(Data under study):
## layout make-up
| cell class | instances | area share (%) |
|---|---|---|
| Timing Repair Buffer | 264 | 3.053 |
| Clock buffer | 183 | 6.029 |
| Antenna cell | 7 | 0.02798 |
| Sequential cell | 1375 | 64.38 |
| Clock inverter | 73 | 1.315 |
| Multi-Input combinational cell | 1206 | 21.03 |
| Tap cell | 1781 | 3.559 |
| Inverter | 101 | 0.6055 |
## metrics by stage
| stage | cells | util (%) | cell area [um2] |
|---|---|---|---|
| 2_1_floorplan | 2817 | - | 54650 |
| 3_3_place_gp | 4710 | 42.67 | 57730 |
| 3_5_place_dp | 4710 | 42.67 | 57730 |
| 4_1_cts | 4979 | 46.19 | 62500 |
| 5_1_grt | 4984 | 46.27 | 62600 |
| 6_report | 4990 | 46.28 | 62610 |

(Work task):
Take the line that contains "- | 54650 |" and every line after it through the end of the listing above, and repeat them exactly.

(Exercise answer):
| 2_1_floorplan | 2817 | - | 54650 |
| 3_3_place_gp | 4710 | 42.67 | 57730 |
| 3_5_place_dp | 4710 | 42.67 | 57730 |
| 4_1_cts | 4979 | 46.19 | 62500 |
| 5_1_grt | 4984 | 46.27 | 62600 |
| 6_report | 4990 | 46.28 | 62610 |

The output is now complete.